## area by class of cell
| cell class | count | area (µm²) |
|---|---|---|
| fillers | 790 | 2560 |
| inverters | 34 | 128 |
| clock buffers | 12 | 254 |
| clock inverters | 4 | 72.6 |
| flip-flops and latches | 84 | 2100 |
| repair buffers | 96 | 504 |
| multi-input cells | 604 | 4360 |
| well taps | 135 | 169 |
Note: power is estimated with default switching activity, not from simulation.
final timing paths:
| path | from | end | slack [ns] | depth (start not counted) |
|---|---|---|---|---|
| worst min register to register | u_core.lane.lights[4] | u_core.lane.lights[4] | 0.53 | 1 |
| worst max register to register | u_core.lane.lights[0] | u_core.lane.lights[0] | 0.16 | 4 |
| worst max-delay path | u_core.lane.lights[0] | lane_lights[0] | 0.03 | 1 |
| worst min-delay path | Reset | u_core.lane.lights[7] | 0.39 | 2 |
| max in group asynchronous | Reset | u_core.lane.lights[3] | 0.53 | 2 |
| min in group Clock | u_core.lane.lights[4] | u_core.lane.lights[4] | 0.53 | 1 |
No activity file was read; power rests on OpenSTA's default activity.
File: src/rtl/fetch_unit.sv
// fetch_unit -- instruction fetch front end.
//
// Issues sequential word fetches to an in-order memory port. It keeps at most
// DEPTH requests in flight plus buffered, so every response always has a free
// FIFO slot. Instructions are presented to the decoder from a DEPTH-entry FIFO
// of {pc, inst}. A redirect flushes the FIFO, restarts fetch at a new PC and
// marks every still-outstanding response as stale so that it is dropped on
// arrival.
//
// Ports
//   clk_i, rstn_i         clock, asynchronous active-low reset
//   mem_req_o/mem_addr_o  fetch request and its word address (byte addr >> 2)
//   mem_gnt_i             request accepted this cycle
//   mem_rvalid_i/rdata_i  in-order read response
//   inst_valid_o/ready_i  decoder handshake
//   inst_o/inst_pc_o      buffered instruction word and its byte address
//   redirect_i/pc_i       flush and restart fetch at redirect_pc_i (bits [1:0] ignored)
module fetch_unit #(
  parameter int                ADDR_W   = 32,
  parameter int                DEPTH    = 4,
  parameter logic [ADDR_W-1:0] RESET_PC = '0
) (
  input  logic              clk_i,
  input  logic              rstn_i,
  output logic              mem_req_o,
  output logic [ADDR_W-3:0] mem_addr_o,
  input  logic              mem_gnt_i,
  input  logic              mem_rvalid_i,
  input  logic [31:0]       mem_rdata_i,
  output logic              inst_valid_o,
  input  logic              inst_ready_i,
  output logic [31:0]       inst_o,
  output logic [ADDR_W-1:0] inst_pc_o,
  input  logic              redirect_i,
  input  logic [ADDR_W-1:0] redirect_pc_i
);

  localparam int PTR_W = $clog2(DEPTH);
  localparam int CNT_W = PTR_W + 1;
  localparam int WA_W  = ADDR_W - 2;
  localparam logic [CNT_W:0]  DEPTH_C   = (CNT_W+1)'(DEPTH);
  localparam logic [WA_W-1:0] RESET_WPC = RESET_PC[ADDR_W-1:2];

  // PCs are kept as word addresses; the two low byte bits are always zero.
  logic [WA_W-1:0]  fetch_wpc_q, fetch_wpc_d;
  logic [WA_W-1:0]  rsp_wpc_q, rsp_wpc_d;
  logic [CNT_W-1:0] count_q, count_d;
  logic [CNT_W-1:0] outst_q, outst_d;
  logic [CNT_W-1:0] discard_q, discard_d;
  logic [PTR_W-1:0] rd_ptr_q, rd_ptr_d;
  logic [PTR_W-1:0] wr_ptr_q, wr_ptr_d;
  logic [WA_W-1:0]  fifo_wpc_q [DEPTH];
  logic [WA_W-1:0]  fifo_wpc_d [DEPTH];
  logic [31:0]      fifo_inst_q [DEPTH];
  logic [31:0]      fifo_inst_d [DEPTH];

  logic [CNT_W:0] occupancy;
  logic           grant;
  logic           rsp_vld;
  logic           rsp_keep;
  logic           pop;
  logic           unused_pc_bits;

  // A response with nothing outstanding can only be a leftover from before
  // reset; ignoring it keeps the counters from underflowing.
  assign rsp_vld  = mem_rvalid_i && (outst_q != '0);
  assign rsp_keep = rsp_vld && (discard_q == '0) && !redirect_i;

  // Counting buffered plus in-flight entries reserves a FIFO slot for every
  // request at issue time, so the FIFO can never overflow. The sum only grows
  // on a grant, which keeps a raised request (and its address) stable until
  // it is accepted.
  assign occupancy  = {1'b0, count_q} + {1'b0, outst_q};
  assign mem_req_o  = rstn_i && !redirect_i && (occupancy < DEPTH_C);
  assign mem_addr_o = fetch_wpc_q;
  assign grant      = mem_req_o && mem_gnt_i;

  assign inst_valid_o = (count_q != '0);
  assign pop          = inst_valid_o && inst_ready_i;
  assign inst_o       = inst_valid_o ? fifo_inst_q[rd_ptr_q] : '0;
  assign inst_pc_o    = inst_valid_o ? {fifo_wpc_q[rd_ptr_q], 2'b00} : '0;

  assign unused_pc_bits = ^redirect_pc_i[1:0];

  always_comb begin
    fetch_wpc_d = fetch_wpc_q;
    rsp_wpc_d   = rsp_wpc_q;
    count_d     = count_q;
    outst_d     = outst_q;
    discard_d   = discard_q;
    rd_ptr_d    = rd_ptr_q;
    wr_ptr_d    = wr_ptr_q;
    fifo_wpc_d  = fifo_wpc_q;
    fifo_inst_d = fifo_inst_q;

    if (rsp_keep) begin
      fifo_wpc_d[wr_ptr_q]  = rsp_wpc_q;
      fifo_inst_d[wr_ptr_q] = mem_rdata_i;
    end

    if (redirect_i) begin
      // Everything still in flight belongs to the old stream; a response
      // arriving this very cycle is already dropped, so it is not counted.
      fetch_wpc_d = redirect_pc_i[ADDR_W-1:2];
      rsp_wpc_d   = redirect_pc_i[ADDR_W-1:2];
      count_d     = '0;
      rd_ptr_d    = wr_ptr_q;
      outst_d     = outst_q - CNT_W'(rsp_vld);
      discard_d   = outst_q - CNT_W'(rsp_vld);
    end else begin
      if (grant) begin
        fetch_wpc_d = fetch_wpc_q + WA_W'(1);
      end
      outst_d = outst_q + CNT_W'(grant) - CNT_W'(rsp_vld);
      if (rsp_keep) begin
        wr_ptr_d  = wr_ptr_q + PTR_W'(1);
        rsp_wpc_d = rsp_wpc_q + WA_W'(1);
      end
      if (rsp_vld && (discard_q != '0)) begin
        discard_d = discard_q - CNT_W'(1);
      end
      if (pop) begin
        rd_ptr_d = rd_ptr_q + PTR_W'(1);
      end
      count_d = count_q + CNT_W'(rsp_keep) - CNT_W'(pop);
    end
  end

  always_ff @(posedge clk_i or negedge rstn_i) begin
    if (!rstn_i) begin
      fetch_wpc_q <= RESET_WPC;
      rsp_wpc_q   <= RESET_WPC;
      count_q     <= '0;
      outst_q     <= '0;
      discard_q   <= '0;
      rd_ptr_q    <= '0;
      wr_ptr_q    <= '0;
    end else begin
      fetch_wpc_q <= fetch_wpc_d;
      rsp_wpc_q   <= rsp_wpc_d;
      count_q     <= count_d;
      outst_q     <= outst_d;
      discard_q   <= discard_d;
      rd_ptr_q    <= rd_ptr_d;
      wr_ptr_q    <= wr_ptr_d;
    end
  end

  // FIFO storage carries no reset; outputs are masked while the FIFO is empty.
  always_ff @(posedge clk_i) begin
    fifo_wpc_q  <= fifo_wpc_d;
    fifo_inst_q <= fifo_inst_d;
  end

endmodule

File: config.mk
export PLATFORM = sky130hd
export DESIGN_NAME = fetch_unit
export DESIGN_NICKNAME = d
export VERILOG_FILES = /design/src/rtl/fetch_unit.sv
export SDC_FILE = /design/constraint.sdc
export NUM_CORES = 1
export LEC_CHECK = 0
export BUFFER_PORTS_ARGS = -buffer_cell sky130_fd_sc_hd__buf_2
export CAP_MARGIN = 20
export CORE_MARGIN = 2
export CORE_UTILIZATION = 33
export DETAILED_ROUTE_END_ITERATION = 8
export SLEW_MARGIN = 0
export SYNTH_ARGS = -nofsm -noshare
export SYNTH_HDL_FRONTEND = slang
export SYNTH_SLANG_ARGS = --single-unit
File: constraint.sdc
create_clock -name clk_i -period 3.3 [get_ports clk_i]
set_input_delay 0.66 -clock clk_i [delete_from_list [all_inputs] [get_ports clk_i]]
set_output_delay 0.66 -clock clk_i [all_outputs]
set_load 0.01 [all_outputs]
Word level (Yosys, flattened, before mapping). Index checks and enable logic that the tools add are counted. Widths: inputs -> output; s select.

Flip-flop bits (word level): 321. Input port bits: 70. Output and inout port bits: 96. Word-level logic and storage cells: 76.

Add/subtract/negate cells: 11. Order comparisons: 4. Multiplexer cells: 24. Bitwise logic cells: 3. Reduce and logical (&&, ||, !) cells: 19.

Operators by type and width (count): $mux 30 (7); $mux 32 (5); $bwmux 128 (1); $bwmux 120 (1); $bmux 32 s2 (1); $demux 32 s2 (1); $add 30x1->30 const B (2); $bmux 30 s2 (1); $demux 30 s2 (1); $mux 3 (4); $logic_and 1x1->1 (9); $reduce_bool 3->1 (3); $sub 3x1->3 (3); $reduce_bool 2->1 (4); $add 3x1->3 (2); $ge 3x3->1 const B (2); $not 2->3 (2); $add 2x1->2 const B (2); $add 3x3->4 (1); $lt 4x3->1 const B (1); $mux 2 (2); $logic_not 3->1 (1); $lt 3x1->1 const B (1); $sub 3x1->3 const B (1); other kinds (3) (3).

Longest topological paths before layout.
Depth in word-level cells: 7. Mapped depth: 12. Gate-level depth less buffers: 12.

Worst setup path before layout. OpenSTA, ideal clock, no wires.

Path kind: input -> register. Start: input port redirect_i. End: register fifo_inst_q[0] in the netlist's numbering (enable). Setup time: 426 ps. Arrival time: 3093 ps. Path slack: -220 ps. Stages: 4. Path through: clkbuf_1 clkbuf_1 nor3_1 and2_1.

Cells in the longest elaborated chain, start to end: 2.

RTL lines: start, declared (line 34) `input logic redirect_i,`; $logic_not 1->1 (line 67) `assign rsp_keep = rsp_vld && (discard_q == '0) && !redirect_i;`; $logic_and 1x1->1 (line 67); end signal, assigned (line 152) `fifo_inst_q <= fifo_inst_d;`; end, declared (line 54) `logic [31:0] fifo_inst_q [DEPTH];`.

Every way passes these cells. A chain may end at the register's enable or synchronous reset.

Worst setup path in the final report.
Start: register rd_ptr_q[0]. End: output port inst_pc_o[23].

Cells in the longest elaborated chain, start to end: 5.

RTL lines: start, declared (line 50) `logic [PTR_W-1:0] rd_ptr_q, rd_ptr_d;`; start signal, assigned (line 144) `rd_ptr_q <= rd_ptr_d;`; $not 2->3 (implied by the code) (line 81) `assign inst_pc_o = inst_valid_o ? {fifo_wpc_q[rd_ptr_q], 2'b00} : '0;`; $bmux 30 s2 (line 81); $mux 30 (implied by the code) (2 in series) (line 81); $mux 32 (line 81); end, declared (line 33) `output logic [ADDR_W-1:0] inst_pc_o,`.

Every way passes these cells. The select of a mux whose other input is x is not followed.

==> results.sh <==
export IMPL_holdWs_ns=0.1683
export IMPL_r2r_slack_ns=0.33
export IMPL_hold_viol_final=0
export IMPL_drive_gt1_share_pct=30.97
export IMPL_fin_skew_ns=0.01864
export IMPL_crit_fanout=18
export IMPL_crit_required_ns=2.64
export IMPL_crit_chain="buf_4, mux4_2, and2_1, buf_2"
export IMPL_multi_input_area_mm2=0.004033
export IMPL_cp_slowest_cell="dfrtp_4"
export IMPL_grt_usage_pct=15.16
export IMPL_clk_path_buf_depth=3
export IMPL_core_mm2=0.04065
export IMPL_synthTopCellsByArea="edfxtp_1, dfrtp_1, mux4_2, and2_1, xor2_1"
export IMPL_die_area_mm2=0.04270
export IMPL_synthSimpleGateAreaFrac_pct=9.990
export IMPL_ys_ff_latch=321
export IMPL_antenna_found_initial=1
export IMPL_rsz0062_at_grt="false"
export IMPL_ys_flop_type="edfxtp_1"
export IMPL_cpLargestDelayFamily="flip-flops"
export IMPL_wire_per_inst_um=20.17
export IMPL_synth_warnings=0
export IMPL_place_congestion=0.7959
export IMPL_cts_sinks=321
export IMPL_cts_root_buf="clkbuf_16"
export IMPL_synth_compound_area_share_pct=3.998
export IMPL_crit_buf_inv=2
export IMPL_pin_count=166
export IMPL_cts_tree="built"
export IMPL_vdd_drop_max_uv=628.9
export IMPL_drv_slew=0
export IMPL_slew_headroom_pct=48.37
export IMPL_drt_pre_antenna_iters=5
export IMPL_cts_hold_buf=0
export IMPL_drt_iter0_markers=562
export IMPL_synth_common_cells="edfxtp_1, dfrtp_1, and2_1, mux4_2, nand2_1"
export IMPL_postLayoutCoreUtil_pct=40.21
export IMPL_grt_pass1_vias=8047
export IMPL_grt_max_degree=69
export IMPL_reg2regPathDepth=11
export IMPL_fin_crit_ns=3.063
export IMPL_drc=0
export IMPL_drt_total_wl_um=32040
export IMPL_synth_cell_types=44
export IMPL_cts_inserted_buffers=36
export IMPL_synth_xor_area_share_pct=2.714
export IMPL_fin_cells=1588
export IMPL_dp_hpwl_um=20180
export IMPL_dp_cells=1522
export IMPL_cts_resized=0
export IMPL_detailed_place_area_mm2=0.01514
export IMPL_row_count=74
export IMPL_max_freq_mhz=326.5
export IMPL_initial_core_util_pct=33.34
export IMPL_synth_most_common_cell="edfxtp_1"
export IMPL_synth_top_area_share_pct=54.95
export IMPL_ff_latch_area_mm2=0.009279
export IMPL_p_per_area_mw_per_mm2=752.9
export IMPL_synth_area_mux_share_pct=11.18
export IMPL_synthAdderAreaFrac_pct=1.773
export IMPL_syn_area_per_cell_um2=16.02
export IMPL_post_cts_buffers=0
export IMPL_die_w_um=206.6
export IMPL_vias=8014
export IMPL_status="complete, no violations"
export IMPL_hold_path_class="input port to asynchronous set/reset pin"
export IMPL_synth_top_family_by_area="multiplexers"
export IMPL_crit_arrival_ns=2.40
export IMPL_fin_nets=1116
export IMPL_clock_latency_ns=0.51
export IMPL_setup_violations=0
export IMPL_setup_tns_final_ns=0
export IMPL_yosysSeqAreaShare_pct=68.43
export IMPL_fill_cells=3727
export IMPL_portBuffers=161
export IMPL_area_growth_pct=20.61
export IMPL_cts_clk_slew_worst_paths_ns=0.07
export IMPL_die_y_um=206.6
export IMPL_synthCells=846
export IMPL_diodes=0
export IMPL_overflow=0
export IMPL_viasPerCell=5.047
export IMPL_synth_edf_count=248
export IMPL_cts_max_level=2
export IMPL_layout_worst_path_cycle_share_pct=92.81
export IMPL_r2r_start="outst_q[2]"
export IMPL_ant_nets=0
export IMPL_slowest_delay_ns=0.67
export IMPL_netlist_area_mm2=0.01355
export IMPL_max_cap_violations=0
export IMPL_p_leak_uw=0.005952
export IMPL_grt_pass1_wl_um=48780
export IMPL_synthArstFlopShare_pct=22.74
export IMPL_cp_start_kind="flop"
export IMPL_r2r_end="outst_q[2]"
export IMPL_end_kind="output pin"
export IMPL_yosys_area_top_type="edfxtp_1"
export IMPL_path_class="flop to output pin"
export IMPL_finalInstanceArea_mm2=0.01634
export IMPL_worst_pin_slew_ns=0.7734
power breakdown:
group	switching, uW	internal, uW	total, uW
clock network	1620	2450	4060
logic	1710	1570	3290
registers	297	4660	4960
stage by stage:
step                setup slack (ns)  power, uW
CTS                           0.1371      12530
global route                 0.06481      13020
floorplan                     0.1474       7109
finish                        0.2374      12310
global placement              0.2791       8393
detailed placement            0.2964       8427
worst max path at each step:
stage,to,depth (start not counted),start,slack [ns]
3_5_place_dp,outst_q[2],11,rstn_i,0.30
2_1_floorplan,outst_q[2],12,outst_q[2],0.15
4_1_cts,inst_pc_o[23],4,rd_ptr_q[0],0.14
3_3_place_gp,outst_q[2],11,rstn_i,0.28
5_1_grt,outst_q[2],11,outst_q[2],0.06
6_report,inst_pc_o[23],4,rd_ptr_q[0],0.24
placed cells by master, fill, tap and decap left out, types with 5 or more instances in the layout:
| cell | netlist | routed |
|---|---|---|
| and2_1 | 70 | 66 |
| xnor2_1 | 13 | 13 |
| a21oi_1 | 11 | 11 |
| o211ai_1 | 16 | 16 |
| clkinv_2 | 0 | 6 |
| nand3_1 | 30 | 30 |
| mux4_2 | 62 | 62 |
| nand2_1 | 56 | 56 |
| clkinv_1 | 0 | 5 |
| buf_4 | 3 | 20 |
| and3_1 | 14 | 14 |
| nor3_1 | 8 | 8 |
| inv_1 | 16 | 16 |
| o311ai_0 | 5 | 5 |
| a21boi_0 | 9 | 9 |
| clkbuf_16 | 0 | 37 |
| dfrtp_1 | 73 | 71 |
| nand4_1 | 23 | 23 |
| a31oi_1 | 5 | 5 |
| nor2_1 | 15 | 15 |
| xor2_1 | 29 | 29 |
| ha_1 | 16 | 16 |
| nand2b_1 | 6 | 6 |
| buf_12 | 0 | 7 |
| mux2_2 | 7 | 7 |
| buf_2 | 9 | 160 |
| o21ai_0 | 32 | 32 |
| edfxtp_1 | 248 | 248 |
kinds of logic (layout without fill, tap and decap cells):
kind of cell,Yosys count,in the layout
DFF,321,321
muxes,73,73
and+or+nand+nor,243,243
adders and majority gates,18,18
xor gates and xnor gates,42,42
buffers and inverters,62,271
AOI/OAI and AO/OA,86,86
other,1,2
per-layer routing:
layer | share of wire [%] | up-vias | global-route usage, %
met5 | 0 | - | 0
met4 | 1.9 | 0 | 3.393
met3 | 5.6 | 49 | 2.590
met2 | 45 | 248 | 23.65
met1 | 47 | 4094 | 22.23
li1 | - | 3623 | -
sequential cells by signal, summed over array words and instances, names as in the netlist:
register and cells:
fifo_inst_q 128, fifo_wpc_q 120, mem_addr_o 30, rsp_wpc_q 30, count_q 3, discard_q 3
outst_q 3, rd_ptr_q 2, wr_ptr_q 2
final cells by class:
type,instances,share of cell area [%]
clock buffer,44,6.009
clock inverter,22,1.386
inverter,18,0.4134
multi-input combinational,464,24.67
sequential,321,56.77
tap,532,4.073
timing repair buffer,187,6.675
(Power assumes the default switching activity.)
◆ ◆ ◆
TASK PROMPT — Nothing outside this range should appear: the lines from the start of the listing through the line with "File: src/rtl/fetch_unit.sv", each reproduced exactly, both ends included.

RESPONSE —
## area by class of cell
| cell class | count | area (µm²) |
|---|---|---|
| fillers | 790 | 2560 |
| inverters | 34 | 128 |
| clock buffers | 12 | 254 |
| clock inverters | 4 | 72.6 |
| flip-flops and latches | 84 | 2100 |
| repair buffers | 96 | 504 |
| multi-input cells | 604 | 4360 |
| well taps | 135 | 169 |
Note: power is estimated with default switching activity, not from simulation.
final timing paths:
| path | from | end | slack [ns] | depth (start not counted) |
|---|---|---|---|---|
| worst min register to register | u_core.lane.lights[4] | u_core.lane.lights[4] | 0.53 | 1 |
| worst max register to register | u_core.lane.lights[0] | u_core.lane.lights[0] | 0.16 | 4 |
| worst max-delay path | u_core.lane.lights[0] | lane_lights[0] | 0.03 | 1 |
| worst min-delay path | Reset | u_core.lane.lights[7] | 0.39 | 2 |
| max in group asynchronous | Reset | u_core.lane.lights[3] | 0.53 | 2 |
| min in group Clock | u_core.lane.lights[4] | u_core.lane.lights[4] | 0.53 | 1 |
No activity file was read; power rests on OpenSTA's default activity.
File: src/rtl/fetch_unit.sv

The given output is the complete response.